She took my joy and I will get it back.
I had such high hopes I would be able to make something with her. She fit the age, charismatic personality, and independence I was looking for. I believed what she said she wanted was really what she really wanted. Then after she had my heart, I found out what she really was trying to get was far different than what she told me. It was all a plan made up in a very disturbed mind ravaged by years of PTSD and Bi Polar. The insecurity started and the breakdowns, then the violent outbreaks, followed only by more manipulation until one day because I disagreed with her on what was written on something, which would have been a very trivial matter in any other circumstances with almost anyone else, she raised the phone to her ear and started to dial 911 while informing me I had to leave and the cops where on their way . I left and for the next few days went about my business as usual when a sheriff showed up and issued a restraining order against me. I had done nothing to warrant the order and when we went to court a week later with it a judge agreed completely there was no grounds for the order and dismissed it all.

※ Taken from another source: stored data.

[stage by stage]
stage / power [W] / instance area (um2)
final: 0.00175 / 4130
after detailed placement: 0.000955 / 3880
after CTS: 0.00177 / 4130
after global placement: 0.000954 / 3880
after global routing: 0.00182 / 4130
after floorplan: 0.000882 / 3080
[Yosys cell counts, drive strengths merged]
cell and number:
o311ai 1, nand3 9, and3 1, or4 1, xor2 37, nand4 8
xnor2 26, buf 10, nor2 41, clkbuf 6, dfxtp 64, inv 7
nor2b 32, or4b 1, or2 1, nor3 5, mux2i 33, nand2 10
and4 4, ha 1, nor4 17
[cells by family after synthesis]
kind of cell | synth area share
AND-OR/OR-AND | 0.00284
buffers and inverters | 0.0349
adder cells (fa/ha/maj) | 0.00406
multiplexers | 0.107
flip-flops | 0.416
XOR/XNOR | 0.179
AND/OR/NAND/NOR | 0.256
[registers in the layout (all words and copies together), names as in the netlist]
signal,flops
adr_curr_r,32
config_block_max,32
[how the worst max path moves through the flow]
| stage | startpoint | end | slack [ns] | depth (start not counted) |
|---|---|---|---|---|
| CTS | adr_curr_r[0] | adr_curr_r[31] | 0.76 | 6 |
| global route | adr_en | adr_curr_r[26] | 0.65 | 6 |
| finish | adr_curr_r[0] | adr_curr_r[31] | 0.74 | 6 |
==> design/flow/design.v <==
module ifmap_radr_gen
#( 
  parameter BANK_ADDR_WIDTH = 8
)(
  input clk,
  input rst_n,
  input adr_en,
  output [BANK_ADDR_WIDTH - 1 : 0] adr,
  input config_en,
  input [BANK_ADDR_WIDTH*8 - 1 : 0] config_data
);
  reg [BANK_ADDR_WIDTH - 1 : 0] config_OX0, config_OY0, config_FX, config_FY, 
    config_STRIDE, config_IX0, config_IY0, config_IC1;
  always @ (posedge clk) begin
    if (rst_n) begin
      if (config_en) begin
        {config_OX0, config_OY0, config_FX, config_FY, config_STRIDE, 
         config_IX0, config_IY0, config_IC1} <= config_data; 
      end
    end else begin
      {config_OX0, config_OY0, config_FX, config_FY, config_STRIDE, 
       config_IX0, config_IY0, config_IC1} <= 0;
    end
  end
  reg [BANK_ADDR_WIDTH-1:0] ox0_r;
  reg [BANK_ADDR_WIDTH-1:0] oy0_r;
  reg [BANK_ADDR_WIDTH-1:0] fx_r;
  reg [BANK_ADDR_WIDTH-1:0] fy_r;
  reg [BANK_ADDR_WIDTH-1:0] ic1_r;
  wire row_complete;
  wire col_complete;
  wire fx_complete;
  wire fy_complete;
  wire ic1_complete;
  assign row_complete = (ox0_r + config_FX) == config_IX0;
  assign col_complete = ((oy0_r + config_FY) == config_IY0) && row_complete;
  assign fx_complete = (fx_r + 1 == config_FX) && col_complete;
  assign fy_complete = (fy_r + 1 == config_FY) && fx_complete;
  assign ic1_complete = (ic1_r + 1 == config_IC1) && fy_complete;
  assign adr = ox0_r + fx_r + (oy0_r + fy_r) * config_IX0 + config_IX0 * config_IX0 * ic1_r;
  always_ff @(posedge clk) begin
    if (rst_n) begin
      if (adr_en) begin
      if (row_complete) begin
        ox0_r <= 0;
        oy0_r <= oy0_r + config_STRIDE;
      end else begin
        ox0_r <= ox0_r + config_STRIDE;
      end
      if (col_complete) begin
        oy0_r <= 0;
        fx_r <= fx_r + 1;
      end
      if (fx_complete) begin
        fx_r <= 0;
        fy_r <= fy_r + 1;
      end
      if (fy_complete) begin
        fy_r <= 0;
        ic1_r <= ic1_r + 1;
      end
      if (ic1_complete) begin
        ic1_r <= 0;
      end
      end
    end else begin
      ox0_r <= 0;
      oy0_r <= 0;
      fx_r <= 0;
      fy_r <= 0;
      ic1_r <= 0;
    end
  end
endmodule
==> design/flow/run.sh <==
#!/bin/bash
# OpenROAD 26Q1-2900-gdf79404cd8, Yosys 0.63+post, stock flow scripts
make -C /OpenROAD-flow-scripts/flow DESIGN_CONFIG=/design/flow/config.mk WORK_HOME=/design/flow/orfs finish
==> design/flow/config.mk <==
export PLATFORM = sky130hd
export DESIGN_NAME = ifmap_radr_gen
export DESIGN_NICKNAME = ifmap_radr_gen
export VERILOG_FILES = /design/flow/design.v
export SDC_FILE = /design/flow/constraint.sdc
export NUM_CORES = 4
export LEC_CHECK = 1
export CORE_UTILIZATION = 40
==> design/flow/constraint.sdc <==
current_design ifmap_radr_gen

set clk_period 8.8
set clk_io_pct 0.2

create_clock -name clk0 -period $clk_period [get_ports {clk}]

set non_clock_inputs [all_inputs -no_clocks]
set_input_delay [expr $clk_period * $clk_io_pct] -clock clk0 $non_clock_inputs
set_output_delay [expr $clk_period * $clk_io_pct] -clock clk0 [all_outputs]
==> flow/design.v <==
module multiplier
#(
  parameter A_WIDTH = 16,
  parameter B_WIDTH = 16,
  parameter P_WIDTH = 32
)(
  input signed [A_WIDTH-1:0] a,
  input signed [B_WIDTH-1:0] b,
  output signed [P_WIDTH-1:0] p
);
  assign p = a * b;
endmodule
module adder
#(
  parameter A_WIDTH = 32,
  parameter B_WIDTH = 32,
  parameter S_WIDTH = 32
)(
  input signed [A_WIDTH-1:0] a,
  input signed [B_WIDTH-1:0] b,
  output signed [S_WIDTH-1:0] s
);
  assign s = a + b;
endmodule
module mac
#(
  parameter IFMAP_WIDTH = 16,
  parameter WEIGHT_WIDTH = 16,
  parameter OFMAP_WIDTH = 32
)(
  input clk,
  input rst_n,
  input en,
  input weight_wen,
  input signed [IFMAP_WIDTH - 1 : 0] ifmap_in,
  input signed [WEIGHT_WIDTH - 1 : 0] weight_in,
  input signed [OFMAP_WIDTH - 1 : 0] ofmap_in,
  output signed [IFMAP_WIDTH - 1 : 0] ifmap_out,
  output signed [OFMAP_WIDTH - 1 : 0] ofmap_out
);
  reg signed [WEIGHT_WIDTH - 1 : 0] weight_r;
  reg signed [IFMAP_WIDTH - 1 : 0] ifmap_r;
  reg signed [OFMAP_WIDTH - 1 : 0] ofmap_r;
  wire signed [OFMAP_WIDTH-1:0] prd;
  wire signed [OFMAP_WIDTH-1:0] accum;
  multiplier #(IFMAP_WIDTH, WEIGHT_WIDTH, OFMAP_WIDTH) mul
  (
    .a (ifmap_in),
    .b (weight_r),
    .p (prd)
  );
  adder #(OFMAP_WIDTH, OFMAP_WIDTH, OFMAP_WIDTH) add
  (
    .a (prd),
    .b (ofmap_in),
    .s (accum)
  );
  assign ifmap_out = ifmap_r;
  assign ofmap_out = ofmap_r;
  always_ff @(posedge clk) begin
    if (!rst_n) begin
      weight_r <= 0;
      ifmap_r <= 0;
      ofmap_r <= 0;
    end else begin
      if (en) begin
        ifmap_r <= ifmap_in;
        ofmap_r <= accum;
      end
      if (weight_wen) begin
        weight_r <= weight_in;
      end
    end
  end   
endmodule
==> flow/run.sh <==
#!/bin/bash
# OpenROAD 26Q1-2900-gdf79404cd8, Yosys 0.63+post, stock flow scripts
make -C /OpenROAD-flow-scripts/flow DESIGN_CONFIG=/design/flow/config.mk WORK_HOME=/design/flow/orfs finish
==> flow/config.mk <==
export PLATFORM = sky130hd
export DESIGN_NAME = mac
export DESIGN_NICKNAME = mac
export VERILOG_FILES = /design/flow/design.v
export SDC_FILE = /design/flow/constraint.sdc
export NUM_CORES = 4
export LEC_CHECK = 1
export CORE_UTILIZATION = 50
==> flow/constraint.sdc <==
current_design mac

set clk_period 18.5
set clk_io_pct 0.2

create_clock -name clk0 -period $clk_period [get_ports {clk}]

set non_clock_inputs [all_inputs -no_clocks]
set_input_delay [expr $clk_period * $clk_io_pct] -clock clk0 $non_clock_inputs
set_output_delay [expr $clk_period * $clk_io_pct] -clock clk0 [all_outputs]
==> notes.md <==
run metrics: layout cell share with drive strength beyond 1=0.0296, final setup TNS=0 ps, cycle use final=0.550, clock root buffer=clkbuf_16, ANT cells=0, CP most frequent cell=fa_1, status=finished, final reports clean, Gate power share=0.813, global-route wire length before repair=roughly 54000 µm, IO Port Bufs=around 120, clock buffer count from CTS=9, crit path DRT=around 19000 ps, setup bufs post-CTS=0, P&R area growth vs syn=14.0%, CP Capture Type=flop, crit path capture=ofmap_r[31], CP cell instances=clkdlybuf4s50_1 -> nand2_1 -> inv_1 -> fa_1 -> inv_1 -> fa_1 -> inv_1 -> fa_1 -> fa_1 -> fa_1 -> inv_1 -> fa_1 -> inv_1 -> ha_1 -> a21oi_1 -> o21ai_0 -> a21o_1 -> o21ai_0 -> a21oi_1 -> o2111a_1 -> nor4_1, clk ins delay skew pair=between 300 and 400 ps, num rows=between 50 and 60, ys async rst share=0, width of the die=about 160 µm, fill count=~2300, Switching Share=0.515, Worst IR Drop VDD=between 0.15 and 0.2 mV, FMAX=between 0.09 and 0.1 GHz, Avg WL per Cell=roughly 18 µm, crit-path max FO=17, Mapped Cells=1417, post-CTS sizing=0, Slew HR=0.454, Clock power frac=0.092, CTS Buffer Depth=2, gr usage total=0.288, Layout Cells excl Fill=between 1500 and 2000, placed insts=between 1500 and 2000, yosys cell count=~1400, worst min-delay path category=reg -> reg, vias in the first global route=approximately 10000, Worst Path Buf+Inv=6, DP Area=around 15000 µm², TritonCTS clock tree=done, Unique cell types=between 40 and 50, Worst Path Arrival=~10000 ps, DRT iter0 DRCs=between 300 and 400, FF-to-FF path depth=21, busiest grt layer=met2, R2R setup slack=11850 ps, DR vias=~9400, Flop pwr share=0.095, synth top area cells=fa_1, inv_1, dfxtp_1, Worst path top cell family by delay=adder cells, RR Endpoint=ofmap_r[31], Die Y=around 160 µm, final wirelength=between 30000 and 40000 µm, antenna violations before repair=0, pin count of the biggest net entering global routing=55, met1 GRT Util=0.414, GPL Wtd Cong=~0.90, crit-path max cell delay=about 740 ps, htree depth=3, Yosys chip area=13100 µm², Area leader share=0.447, unrepaired setup endpoints after global routing=false, core area=roughly 25000 µm², total die size=between 20000 and 30000 µm², Net Sw Power=~1 mW, WP depth=21, internal power=around 940 µW, clk sinks=~64, drt first pass iters=5, clock-pin slew of the registers on the worst-case setup and hold paths=roughly 60 ps, Pwr per Cell Area=roughly 130 nW/µm², Final min period=around 10000 ps, Post-DP HPWL=around 27000 µm, Worst setup startpoint=ifmap_in[15], Slew Viols, Final=0, Main synth FF type=dfxtp_1, Hold WS=~470 ps, Worst Tran Pin Value=between 800 and 900 ps, Setup violations, final=0, Init Core Util=0.515, tool warnings=25, CTS Hold Bufs=0, io pins=116, Mapped Area=13100 µm², grt met2 use=0.444, reg2reg start=weight_r[2], Worst Skew=9.17 ps, via density per instance=approximately 5.1, synthesis-stage register bit count=roughly 64, Max-Cap Viols=0, Final ANT Viol Nets=0, CP Launch Type=primary input, GR Util met3=0.117, GR Overflow Total=0, Ys Warns=1, WS Path Type=in -> reg, Post-synth EDFFs=0, residual DRC count=0, Finished Cell Area=14900 µm², Max stage delay cell, worst path=clkdlybuf4s50_1, Leakage=about 7.5 nW, Hold Fails Final Rpt=0, Syn Area/Cell=about 9.2 µm², Synth area leader=fa_1, Post-synth seq share=0.0980
through the flow:
step / util / worst slack [ps] / power, mW
final: 0.587 / 8330 / 1.95
after global routing: 0.587 / 7830 / 2.17
after CTS: 0.587 / 8280 / 1.97
after detailed placement: 0.576 / 7970 / 1.78
after global placement: 0.576 / 8110 / 1.78
after floorplan: - / 9190 / 1.32
per-layer routing:
layer	wire length (µm)	vias to the layer above
met5	0	-
met1	13200	4597
met4	551	0
li1	-	4395
met3	3120	39
met2	16100	352
placed cells by master (no fill, tap or decap), types with 2 or more instances in the layout:
cell type | synthesis | layout
o31ai_1 | 3 | 3
clkinv_2 | 0 | 3
o21ai_1 | 2 | 2
fa_1 | 292 | 292
nor3b_1 | 2 | 2
nand2_1 | 140 | 140
a21o_1 | 8 | 8
buf_4 | 0 | 24
clkdlybuf4s50_1 | 0 | 114
and3_1 | 3 | 3
nand2b_1 | 4 | 4
mux2i_1 | 44 | 44
o21a_1 | 6 | 6
clkbuf_16 | 0 | 9
xor2_1 | 6 | 6
nor2_1 | 82 | 82
dfxtp_1 | 64 | 64
and2_1 | 120 | 120
nor2b_1 | 5 | 5
a31oi_1 | 4 | 4
ha_1 | 98 | 98
a21oi_1 | 34 | 34
o21ai_0 | 21 | 21
xnor2_1 | 27 | 27
o2111a_1 | 2 | 2
inv_1 | 343 | 343
o21bai_1 | 2 | 2
a211oi_1 | 3 | 3
o211ai_1 | 6 | 6
nand3_1 | 16 | 16
or3_1 | 3 | 3
nor3_1 | 5 | 5
a211o_1 | 4 | 4
power by group through the flow:
stage	logic, mW	clock network [mW]	registers [mW]
4_1_cts	1.60	0.183	0.186
5_1_grt	1.80	0.188	0.188
6_report	1.58	0.179	0.185
synthesized netlist by cell type (6+ instances only):
master,instances
a21o_1,8
a21oi_1,34
and2_1,120
clkbuf_1,52
dfxtp_1,64
fa_1,292
ha_1,98
inv_1,343
mux2i_1,44
nand2_1,140
nand3_1,16
nor2_1,82
o211ai_1,6
o21a_1,6
o21ai_0,21
xnor2_1,27
xor2_1,6
flip-flops by register name, indices dropped and copies added (netlist names):
name,count
ofmap_r,32
ifmap_r,16
weight_r,16
worst min-delay path by stage:
stage	from	end	slack [ps]	cells after the start
4_1_cts	ofmap_r[23]	ofmap_r[23]	470	2
5_1_grt	ofmap_r[29]	ofmap_r[29]	490	2
6_report	ofmap_r[23]	ofmap_r[23]	470	2
cell type report:
type	count	area [µm²]	area share
flip-flops and latches	64	1280	0.0859
repair buffers	139	1330	0.0890
clock inverters	6	61.3	0.00411
multi-input cells	956	10300	0.691
inverters	345	1290	0.0869
well taps	330	413	0.0277
clock buffers	9	225	0.0151
logic make-up after synthesis:
group                    after synthesis  share of synthesized area
multiplexers                          44                     0.0337
XOR/XNOR                              33                     0.0221
adder cells (fa/ha/maj)              390                      0.541
AND/OR/NAND/NOR                      386                      0.141
buffers and inverters                397                      0.114
AND-OR/OR-AND                        103                     0.0506
flip-flops                            64                     0.0980
worst min-delay path, stage by stage (launching register included):
cell,delay [ps]
dfxtp_1,310
nand2_1,60
a21oi_1,60
No activity file was given, so power comes from the tool's default toggle rates.
===== run.sh =====
#!/bin/bash
# OpenROAD 26Q1-2900-gdf79404cd8, Yosys 0.63+post, stock flow scripts
make -C /OpenROAD-flow-scripts/flow DESIGN_CONFIG=/design/flow/config.mk WORK_HOME=/design/flow/orfs finish

===== config.mk =====
export PLATFORM = sky130hd
export DESIGN_NAME = Register
export DESIGN_NICKNAME = Register
export VERILOG_FILES = /design/flow/design.v
export SDC_FILE = /design/flow/constraint.sdc
export NUM_CORES = 4
export LEC_CHECK = 1
export CORE_AREA = 10 10 70 70
export DIE_AREA = 0 0 80 80

===== constraint.sdc =====
current_design Register

set clk_period 1.0
set clk_io_pct 0.2

create_clock -name clk0 -period $clk_period [get_ports {clk}]

set non_clock_inputs [all_inputs -no_clocks]
set_input_delay [expr $clk_period * $clk_io_pct] -clock clk0 $non_clock_inputs
set_output_delay [expr $clk_period * $clk_io_pct] -clock clk0 [all_outputs]

===== design.v =====
module Register( din, clk, load, dout );
output reg [10:0] dout = 0;
input [10:0] din ;
input clk ;
input load ;
always @ (posedge clk) 
begin
 if (load)
  dout <= din;		
end
endmodule  

==> results.json <==
{
  "status": "complete, no violations",
  "stdcell_count": 85,
  "finalWirelength_um": 895,
  "antenna_found_initial": 0,
  "nFillCells": 376,
  "worstMarginPinSlew_ns": 0.117,
  "cp.arrival_ns": 0.76,
  "required_ns": 0.80,
  "grt_use_total_pct": 2.54,
  "hold_viol_final": 0,
  "place_congestion": 0.741,
  "die_h_um": 80,
  "antenna_cells": 0,
  "netlist_instances": 11,
  "synth.top_cell.area_share_pct": 100,
  "gr-total-overflow": 0,
  "setup_violations": 0,
  "port_buffers": 23,
  "htreeDepth": 1,
  "critPathTopFamily": "flip-flops",
  "postRouteAntennaNets": 0,
  "place_ws_ns": -0.142,
  "num_io_pins": 24,
  "rsz0062_at_grt": "true",
  "cts_setup_buffers": 0,
  "numCtsBuffers": 3,
  "warning_count": 26,
  "top_regs": "dout x11",
  "placed_area_sq_um": 638,
  "ctsHoldBuffers": 0,
  "crit_chain": "buf_2",
  "layout.cells.most_common": "clkdlybuf4s50_1",
  "setup_tns_ns": 0,
  "syn_area_sq_um": 330,
  "leakagePower_nw": 0.222,
  "routedWlPerCell_um": 10.5,
  "timing.final.max_slew_violations": 0,
  "chipWidth_um": 80,
  "irDropWorstVdd_mv": 0.310,
  "slowest_stage": "edfxtp_1",
  "max_freq_mhz": 1040,
  "first_global_vias": 233,
  "synth.avg_cell_area_sq_um": 30.0,
  "hold_path_depth": 1,
  "hold_slack_ns": 0.489,
  "dr_wl_met2_um": 346,
  "fp_util_pct": 9.67,
  "grt_max_degree": 12,
  "worst_slack_ns": 0.0415,
  "drc": 0,
  "chip_area_sq_mm": 0.00640,
  "fin_area_sq_um": 609,
  "yosys_cells": 11,
  "cts_tree": "built",
  "timing.final.crit_share_pct": 95.8,
  "dp_cells": 81,
  "largest_register_ffs": 11,
  "start_kind": "register",
  "regArea_sq_um": 330,
  "powerDensity_mw_per_mm2": 1540,
  "wl_met3_um": 142,
  "topCellsByArea": "edfxtp_1 100%",
  "met1_length_um": 372,
  "synth_warnings": 1,
  "relSlewSlack_pct": 92.2,
  "logic_area_sq_um": 0,
  "synth_flops": 11,
  "path_buffers": 1,
  "finalCriticalPeriod_ns": 0.958,
  "top_register": "dout",
  "clk_pin_slew_worst_paths_ns": 0.07,
  "via_per_inst": 2.52,
  "end_kind": "output port",
  "clockBufferDepth": 2,
  "criticalPathCategory": "register to output port",
  "holdPathEnd": "dout[8]$_DFFE_PP_",
  "core_sq_mm": 0.00342,
  "final_util_pct": 17.8,
  "logic_gates": 0,
  "root_buffer": "clkbuf_4",
  "ys_seq_share_pct": 100,
  "final_layout_size_suffix_gt1_share_pct": 38.5,
  "num_rows": 21,
  "hp-class": "input port to register",
  "grt_pass1_wl_mm": 1.26,
  "hp-start": "din[8]",
  "synth_area_leader_cell": "edfxtp_1",
  "cp_max_fo": 1,
  "clock-sinks": 11,
  "cap_viol_max_count": 0,
  "critPathMaxStageDelay_ns": 0.38,
  "top_layer_used": "met4",
  "yosysChipArea_sq_um": 330,
  "num_vias": 214,
  "ys_types": 1,
  "drtIter0Drc": 17,
  "syn_to_final_growth_pct": 84.5,
  "drtPass1Iterations": 2,
  "total_power_uw": 936,
  "final_cell_mix": "12 x clkdlybuf4s50_1, 11 x edfxtp_1, 11 x buf_2"
}
-- layer usage --
metal,vias to the layer above,global-route usage [%]
li1,100,-
met1,93,2.93
met2,19,3.45
met3,2,1.48
met4,0,1.76
met5,-,0
-- synth_stat cells (all sizes together) --
cell and n:
edfxtp 11
-- layout make-up --
type	instances	share of cell area (%)
clock buffer	4	4.31
sequential	11	54.2
tap	46	9.45
timing repair buffer	24	32.0
-- where the power goes --
part	switching (mW)	total [mW]	leakage [nW]	internal, mW
Combinational	0.0216	0.0909	0.0996	0.0693
Sequential	0.00745	0.555	0.108	0.547
Clock	0.136	0.290	0.0150	0.154
Total	0.165	0.936	0.222	0.771
-- logic make-up (layout without fill, tap and decap cells) --
group                  Yosys count  count (layout)  share of synthesized area, %
DFF                             11              11                           100
buffers and inverters            0              28                             0
-- worst max path at each step --
stage	from	to	slack, ns	cells past startpoint
after CTS	dout[9]$_DFFE_PP_	dout[9]	0.02	1
after global routing	dout[9]$_DFFE_PP_	dout[9]	-0.02	1
final	dout[9]$_DFFE_PP_	dout[9]	0.04	1
-- repair_timing --
action,in CTS,in global routing
resized,33,0
endpoints found under the hold margin,0,0
endpoints found under the setup margin,11,2
Power figures rest on the tool's default switching activity, not on a simulated workload.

Well I just want to say that for that week and for the several months that have passed since that incident I have been sinking lower and lower into a place that has very little joy. You see she stole my joy. You women who think you can conduct yourselves in whatever manner you please and you consider it all settled for him after you end the relationship; you are to me nothing but thieves. You steal a joy of which may never come back. I don’t care anymore if you have a disorder, or any other reason for being a bad actor. You are nothing but thieves and I hate you for it. I have lost enormous parts of my life trying to be understanding, be patient and tolerant, and rise above what is irrational and I know I will never get that time back.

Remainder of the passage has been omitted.